[Saved entries]
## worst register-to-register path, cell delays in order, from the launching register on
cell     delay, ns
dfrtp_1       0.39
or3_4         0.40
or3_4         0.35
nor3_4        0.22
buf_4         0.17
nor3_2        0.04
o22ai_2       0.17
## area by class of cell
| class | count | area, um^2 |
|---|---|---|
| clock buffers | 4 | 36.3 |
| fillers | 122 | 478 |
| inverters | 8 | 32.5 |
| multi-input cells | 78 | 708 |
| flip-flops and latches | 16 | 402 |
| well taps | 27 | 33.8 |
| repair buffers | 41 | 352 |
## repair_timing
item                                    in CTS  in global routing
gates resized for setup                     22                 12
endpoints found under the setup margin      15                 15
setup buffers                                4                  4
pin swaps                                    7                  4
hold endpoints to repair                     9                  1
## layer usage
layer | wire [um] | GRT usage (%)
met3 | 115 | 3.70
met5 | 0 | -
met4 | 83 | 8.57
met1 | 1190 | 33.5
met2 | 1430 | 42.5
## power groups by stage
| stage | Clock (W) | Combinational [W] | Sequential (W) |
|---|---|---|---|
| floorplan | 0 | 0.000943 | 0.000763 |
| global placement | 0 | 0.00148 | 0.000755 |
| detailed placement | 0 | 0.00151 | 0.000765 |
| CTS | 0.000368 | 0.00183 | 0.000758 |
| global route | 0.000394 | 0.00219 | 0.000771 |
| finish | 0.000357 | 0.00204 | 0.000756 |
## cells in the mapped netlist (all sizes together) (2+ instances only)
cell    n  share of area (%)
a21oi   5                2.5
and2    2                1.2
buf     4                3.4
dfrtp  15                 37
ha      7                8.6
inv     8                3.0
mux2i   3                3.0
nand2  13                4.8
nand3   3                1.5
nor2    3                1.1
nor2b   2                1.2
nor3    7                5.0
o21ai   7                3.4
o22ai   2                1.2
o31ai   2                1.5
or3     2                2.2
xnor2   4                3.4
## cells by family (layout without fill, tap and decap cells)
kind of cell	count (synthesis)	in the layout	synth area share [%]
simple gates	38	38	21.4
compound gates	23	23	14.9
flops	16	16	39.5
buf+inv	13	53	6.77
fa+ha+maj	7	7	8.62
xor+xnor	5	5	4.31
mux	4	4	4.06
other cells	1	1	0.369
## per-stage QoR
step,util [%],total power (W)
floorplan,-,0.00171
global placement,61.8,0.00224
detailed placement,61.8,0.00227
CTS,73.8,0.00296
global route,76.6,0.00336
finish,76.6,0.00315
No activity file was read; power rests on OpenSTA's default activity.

Exercise instructions:
Exactly as written above, please repeat the entries.

Solved problem:
## worst register-to-register path, cell delays in order, from the launching register on
cell     delay, ns
dfrtp_1       0.39
or3_4         0.40
or3_4         0.35
nor3_4        0.22
buf_4         0.17
nor3_2        0.04
o22ai_2       0.17
## area by class of cell
| class | count | area, um^2 |
|---|---|---|
| clock buffers | 4 | 36.3 |
| fillers | 122 | 478 |
| inverters | 8 | 32.5 |
| multi-input cells | 78 | 708 |
| flip-flops and latches | 16 | 402 |
| well taps | 27 | 33.8 |
| repair buffers | 41 | 352 |
## repair_timing
item                                    in CTS  in global routing
gates resized for setup                     22                 12
endpoints found under the setup margin      15                 15
setup buffers                                4                  4
pin swaps                                    7                  4
hold endpoints to repair                     9                  1
## layer usage
layer | wire [um] | GRT usage (%)
met3 | 115 | 3.70
met5 | 0 | -
met4 | 83 | 8.57
met1 | 1190 | 33.5
met2 | 1430 | 42.5
## power groups by stage
| stage | Clock (W) | Combinational [W] | Sequential (W) |
|---|---|---|---|
| floorplan | 0 | 0.000943 | 0.000763 |
| global placement | 0 | 0.00148 | 0.000755 |
| detailed placement | 0 | 0.00151 | 0.000765 |
| CTS | 0.000368 | 0.00183 | 0.000758 |
| global route | 0.000394 | 0.00219 | 0.000771 |
| finish | 0.000357 | 0.00204 | 0.000756 |
## cells in the mapped netlist (all sizes together) (2+ instances only)
cell    n  share of area (%)
a21oi   5                2.5
and2    2                1.2
buf     4                3.4
dfrtp  15                 37
ha      7                8.6
inv     8                3.0
mux2i   3                3.0
nand2  13                4.8
nand3   3                1.5
nor2    3                1.1
nor2b   2                1.2
nor3    7                5.0
o21ai   7                3.4
o22ai   2                1.2
o31ai   2                1.5
or3     2                2.2
xnor2   4                3.4
## cells by family (layout without fill, tap and decap cells)
kind of cell	count (synthesis)	in the layout	synth area share [%]
simple gates	38	38	21.4
compound gates	23	23	14.9
flops	16	16	39.5
buf+inv	13	53	6.77
fa+ha+maj	7	7	8.62
xor+xnor	5	5	4.31
mux	4	4	4.06
other cells	1	1	0.369
## per-stage QoR
step,util [%],total power (W)
floorplan,-,0.00171
global placement,61.8,0.00224
detailed placement,61.8,0.00227
CTS,73.8,0.00296
global route,76.6,0.00336
finish,76.6,0.00315
No activity file was read; power rests on OpenSTA's default activity.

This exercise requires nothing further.